The "spirits" of Nature, such as Khezr and the djinn -- who are in a sense the
principles of natural power -- recognize in the Muhammadan Light that green portion of the spectrum upon which they themselves are also situated.

If Christian moralism "fixes" Nature by "killing it", Islam proceeds by conversion -- or rather, by transmutation. Nature maintains its measure of independence from the merely human and moral sphere, while both realms are bathed in the integrative and salvific light of Muhammadan
knowledge.

.....As an immortal mortal, Khezr behaves like a figure in a dream; in fact, he behaves as we do in our happiest dreams of flying, or of the quintessence of life, "a green thought in a green shade". He resembles those late medieval paintings of vegetable people, faces made out of fruit and leaves and sunlight: slightly sinister, at once funny and beautiful.....

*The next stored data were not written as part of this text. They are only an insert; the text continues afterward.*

--- src/rtl/diff_pair_seq.sv ---
// Paired-difference sequencer.
// Generates the square-wave modulation reference, blanks measurements that
// land just after a phase edge, and pairs one clean sample from each half of
// the modulation period. A pair is forwarded as two consecutive beats (first
// sample, then second) tagged with the phase of the first sample. Samples
// that cannot be paired are counted in a saturating drop counter.
module diff_pair_seq #(
    parameter int W        = 20,
    parameter int DIV_HALF = 2500,
    parameter int BLANK    = 64,
    parameter int TIMEOUT  = 4000,
    parameter int CW       = 16
) (
    input  logic           clk,
    input  logic           rst,
    diff_pair_seq_if.slave bus
);

    localparam int PW = (DIV_HALF > 1) ? $clog2(DIV_HALF) : 1;
    localparam int BW = (BLANK > 0) ? $clog2(BLANK + 1) : 1;
    localparam int TW = (TIMEOUT > 1) ? $clog2(TIMEOUT) : 1;

    localparam logic [PW-1:0] PH_LAST    = PW'(DIV_HALF - 1);
    localparam logic [BW-1:0] BLANK_INIT = BW'(BLANK);
    localparam logic [TW-1:0] TMO_LAST   = TW'(TIMEOUT - 1);

    typedef enum logic [2:0] {
        S_IDLE,
        S_WAIT_A,
        S_WAIT_B,
        S_EMIT1,
        S_EMIT2
    } state_t;

    // Phase generator
    logic [PW-1:0] ph_cnt_q, ph_cnt_d;
    logic          mod_q, mod_d;
    logic [BW-1:0] blank_q, blank_d;

    // Pairing FSM
    state_t        state_q;
    logic [TW-1:0] tmo_q;
    logic [W-1:0]  a_data_q;
    logic          a_phase_q;
    logic [W-1:0]  b_data_q;
    logic          out_dval_q;
    logic [W-1:0]  out_data_q;
    logic          out_phase_q;

    // Statistics
    logic [CW-1:0] drop_cnt_q, drop_cnt_d;
    logic [CW-1:0] pair_cnt_q, pair_cnt_d;
    logic [1:0]    drop_inc;
    logic          pair_inc;
    logic [CW:0]   drop_sum;

    // Sample screening
    logic toggle_now;
    logic blanked;
    logic smp_ok;
    logic smp_blk;
    logic same_phase;
    logic tmo_expire;

    // A toggle scheduled for the next cycle already counts as blanking: the
    // sample would otherwise straddle the phase edge.
    assign toggle_now = (ph_cnt_q == PH_LAST);
    assign blanked    = (blank_q != '0) || toggle_now;
    assign smp_ok     = bus.in_dval && !blanked;
    assign smp_blk    = bus.in_dval && blanked;
    assign same_phase = (mod_q == a_phase_q);
    assign tmo_expire = (tmo_q == TMO_LAST);

    // Next state of the half-period counter, modulation output and blank timer.
    always_comb begin
        // NOTE: every combinational output gets a default first so no path
        // through the block leaves it unassigned and infers a latch.
        ph_cnt_d = ph_cnt_q + PW'(1);
        mod_d    = mod_q;
        blank_d  = (blank_q != '0) ? blank_q - BW'(1) : blank_q;
        if (!bus.en) begin
            ph_cnt_d = '0;
            mod_d    = 1'b0;
            blank_d  = BLANK_INIT;
        end else if (toggle_now) begin
            ph_cnt_d = '0;
            mod_d    = ~mod_q;
            blank_d  = BLANK_INIT;
        end
    end

    // Phase generator registers.
    always_ff @(posedge clk or negedge rst) begin
        if (!rst) begin
            ph_cnt_q <= '0;
            mod_q    <= 1'b0;
            blank_q  <= BLANK_INIT;
        end else begin
            // NOTE: clocked state uses non-blocking assignments so every
            // register samples pre-edge values regardless of statement order.
            ph_cnt_q <= ph_cnt_d;
            mod_q    <= mod_d;
            blank_q  <= blank_d;
        end
    end

    // Pairing FSM with registered beat outputs.
    always_ff @(posedge clk or negedge rst) begin
        if (!rst) begin
            state_q     <= S_IDLE;
            tmo_q       <= '0;
            a_data_q    <= '0;
            a_phase_q   <= 1'b0;
            b_data_q    <= '0;
            out_dval_q  <= 1'b0;
            out_data_q  <= '0;
            out_phase_q <= 1'b0;
        end else if (!bus.en) begin
            // Disabling abandons any half-built pair without accounting it.
            state_q     <= S_IDLE;
            tmo_q       <= '0;
            a_data_q    <= '0;
            a_phase_q   <= 1'b0;
            b_data_q    <= '0;
            out_dval_q  <= 1'b0;
            out_data_q  <= '0;
            out_phase_q <= 1'b0;
        end else begin
            case (state_q)
                S_IDLE: begin
                    state_q <= S_WAIT_A;
                end

                S_WAIT_A: begin
                    if (smp_ok) begin
                        a_data_q  <= bus.in_data;
                        a_phase_q <= mod_q;
                        tmo_q     <= '0;
                        state_q   <= S_WAIT_B;
                    end
                end

                S_WAIT_B: begin
                    if (smp_ok && !same_phase) begin
                        // Opposite-phase partner found; the first beat goes
                        // out next cycle, even if the timeout also expires now.
                        b_data_q    <= bus.in_data;
                        out_dval_q  <= 1'b1;
                        out_data_q  <= a_data_q;
                        out_phase_q <= a_phase_q;
                        state_q     <= S_EMIT1;
                    end else if (smp_ok) begin
                        // Same phase: the newer sample becomes the candidate.
                        a_data_q  <= bus.in_data;
                        a_phase_q <= mod_q;
                        tmo_q     <= '0;
                    end else if (tmo_expire) begin
                        state_q <= S_WAIT_A;
                    end else begin
                        tmo_q <= tmo_q + TW'(1);
                    end
                end

                S_EMIT1: begin
                    out_data_q <= b_data_q;
                    state_q    <= S_EMIT2;
                end

                S_EMIT2: begin
                    out_dval_q <= 1'b0;
                    state_q    <= S_WAIT_A;
                end

                default: begin
                    state_q <= S_IDLE;
                end
            endcase
        end
    end

    // Drop/pair event decode and saturating counter next state.
    always_comb begin
        drop_inc = 2'd0;
        pair_inc = 1'b0;
        if (bus.en) begin
            case (state_q)
                S_WAIT_A: drop_inc = {1'b0, smp_blk};
                S_WAIT_B: begin
                    if (smp_ok) begin
                        // A same-phase replacement orphans the stored sample.
                        drop_inc = {1'b0, same_phase};
                    end else begin
                        // A blanked sample and an expiring orphan can coincide.
                        drop_inc = {1'b0, smp_blk} + {1'b0, tmo_expire};
                    end
                end
                default: drop_inc = {1'b0, bus.in_dval};
            endcase
            pair_inc = (state_q == S_EMIT1);
        end

        drop_sum   = {1'b0, drop_cnt_q} + {{(CW - 1){1'b0}}, drop_inc};
        drop_cnt_d = drop_sum[CW] ? {CW{1'b1}} : drop_sum[CW-1:0];
        pair_cnt_d = (pair_inc && (pair_cnt_q != {CW{1'b1}}))
                   ? pair_cnt_q + CW'(1) : pair_cnt_q;
    end

    // Statistics counters; they survive a disable and clear only on reset.
    always_ff @(posedge clk or negedge rst) begin
        if (!rst) begin
            drop_cnt_q <= '0;
            pair_cnt_q <= '0;
        end else begin
            drop_cnt_q <= drop_cnt_d;
            pair_cnt_q <= pair_cnt_d;
        end
    end

    assign bus.mod_out   = mod_q;
    assign bus.out_dval  = out_dval_q;
    assign bus.out_data  = out_data_q;
    assign bus.out_phase = out_phase_q;
    assign bus.drop_cnt  = drop_cnt_q;
    assign bus.pair_cnt  = pair_cnt_q;

endmodule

Nowadays Khezr might well be induced to reappear as the patron of modern militant eco-environmentalism, since he represents the fulcrum or nexus between wild (er) ness and the human / humane.

Rather than attempt to moralize Nature (which never works because Nature is amoral), Khadirian Environmentalism would rejoice simultaneously
both in its utter wildness and its "meaningfulness" -- Nature as tajalli (the "shining through" of the divine into creation; the manifestation of each thing as divine light), Nature as an aesthetic realization.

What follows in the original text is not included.